My favorite Hierophant card is the card from the Ostara Tarot, which doesn’t even show a person; it shows a luminous book. Through all those layers of meaning and questions surrounding the card, the core is the same: ultimately, you are the best teacher you will ever have. It reminds you that you have the power to choose what you believe, what you deepen your understanding of, what you question, and what you reject.

And now, the playlist:

John Sheppard: Libera nos I and II - Stile Antico

The sort of organized religion that the Hierophant represents is not something I have a really personal connection to, besides through medieval and Renaissance music, which I sang regularly in college. I often thought while singing that through the sublime sound, I gained a greater understanding of what could motivate one to believe, and keep believing, in such a figure as an omniscient, ineffable God in the sky, if the fear of eternal damnation wasn’t enough.
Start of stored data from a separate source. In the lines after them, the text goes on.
Design SelectionOfAvatar, start of the top module:
module SelectionOfAvatar(
	input [1:0] mode,
	input [5:0] userID,
	input [1:0] candidate,  
	input CLK,
	input rst,  
	output reg [1:0] ballotBoxId,
	output reg [5:0] numberOfRegisteredVoters,
	output reg [5:0] numberOfVotesWinner,  
	output reg [1:0] WinnerId,
	output reg AlreadyRegistered,
	output reg AlreadyVoted,
	output reg NotRegistered,
	output reg VotingHasNotStarted,
	output reg RegistrationHasEnded
	);
    reg [5:0] registered [0:63];
    reg [5:0] voted [0:63];
    integer i, clock, registeredNum, votedNum;
    integer airV, fireV, waterV, earthV;
	always @(posedge CLK)
	begin
	if (rst) begin
        clock = 0;
		registeredNum = 0;
		votedNum = 0;
		airV = 0;
		fireV = 0;
		waterV = 0;
		earthV = 0;
		for(i=0; i<64; i = i+1) begin
            registered[i]=6'b000000;
            voted[i]=6'b000000;
        end
        ballotBoxId =0;
        numberOfRegisteredVoters=0;
        numberOfVotesWinner=0;
        WinnerId=0;
        AlreadyRegistered=0;
        AlreadyVoted=0;
        NotRegistered=0;
        VotingHasNotStarted=0;
        RegistrationHasEnded=0;
	end
	else begin
		clock=clock+1;
        ballotBoxId =0;
        numberOfRegisteredVoters=0;
        numberOfVotesWinner=0;
        WinnerId=0;
        AlreadyRegistered=0;
        AlreadyVoted=0;
        NotRegistered=0;
        VotingHasNotStarted=0;
        RegistrationHasEnded=0;
        if(clock<=100) begin
            ballotBoxId=userID[5:4];
            if(mode==1) begin
                VotingHasNotStarted=1;
            end
            if(mode==0) begin
                if(registered[userID]==0) begin
                    registered[userID]=1;
                    ballotBoxId=userID[5:4];
                    registeredNum=registeredNum+1;
                end
                else begin 
                    AlreadyRegistered=1;
                    ballotBoxId=userID[5:4];
                end
            end
            numberOfRegisteredVoters=registeredNum;
        end
        else if(clock<=200) begin
            ballotBoxId=userID[5:4];
            numberOfRegisteredVoters=registeredNum;
            if(mode==0) begin
                RegistrationHasEnded=1;
            end
            if(mode==1) begin
                if(registered[userID]==1) begin
  ...
clock: 4.77 ns
lec_check: 0
cap_margin: 20
core_margin: 2
core_utilization: 57
cts_cluster_diameter: 360
setup_slack_margin: 1.14
slew_margin: 20
run.sh (not shown) runs the stock make flow with config.mk's settings and CLKGATE_MAP_FILE=.
Rerun with:
--- a/flow/config.mk
+++ b/flow/config.mk
@@ -8,6 +8,6 @@
 export CAP_MARGIN = 20
 export CORE_MARGIN = 2
-export CORE_UTILIZATION = 57
+export CORE_UTILIZATION = 68
 export CTS_CLUSTER_DIAMETER = 360
-export SETUP_SLACK_MARGIN = 1.14
+export SETUP_SLACK_MARGIN = -0.39
 export SLEW_MARGIN = 20
The changed run completed and failed the layout checks on setup timing. Cell area shrinks by about a fifth. Worst hold slack stays flat. First-iteration DRC count shrinks by a quarter to a third. Total power shrinks by a few percent.

Setup of build 96:
SelectionOfAvatar again, from the RTL that the note above started with.
==> flow/design.v (excerpt) <==
module SelectionOfAvatar(
	input [1:0] mode,
	input [5:0] userID,
	input [1:0] candidate,  
	input CLK,
	input rst,  
	output reg [1:0] ballotBoxId,
	output reg [5:0] numberOfRegisteredVoters,
	output reg [5:0] numberOfVotesWinner,  
	output reg [1:0] WinnerId,
	output reg AlreadyRegistered,
	output reg AlreadyVoted,
	output reg NotRegistered,
	output reg VotingHasNotStarted,
	output reg RegistrationHasEnded
	);
export LEC_CHECK = 0
export ABC_AREA = 1
export CAP_MARGIN = 20
export CORE_ASPECT_RATIO = 1.19
export CORE_MARGIN = 2
export CORE_UTILIZATION = 72
export CTS_CLUSTER_DIAMETER = 191
export MAX_ROUTING_LAYER = met4
export PLACE_DENSITY_LB_ADDON = 0.01
export SETUP_SLACK_MARGIN = 1.19
export SLEW_MARGIN = 20
create_clock -name core_clock -period 4.74 [get_ports {CLK}]
Build 96 closes out successfully: all stages finished, all timing, DRC and antenna checks passed.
Christ’s Entry into Govan - Trembling Bells

This Scottish psych-folk band really went all out on this song. Singer Lavinia Blackwell’s voice lilts in the grand tradition of folk-rock goddesses Sandy Denny and Maddy Prior until the song (d)evolves into a whirl of church bells and fiddle madness.

Reindeer King - Tori Amos

The chorus repeats, “Gotta get you back to you.” As I see it, the “you” in this song has been so constrained and shrunk by restrictive beliefs and rules that they’ve lost touch with themselves. Whatever they’ve dialed into, it hasn’t connected them to their fullest self - instead it’s forced them away or made them feel ashamed or insecure about who they are.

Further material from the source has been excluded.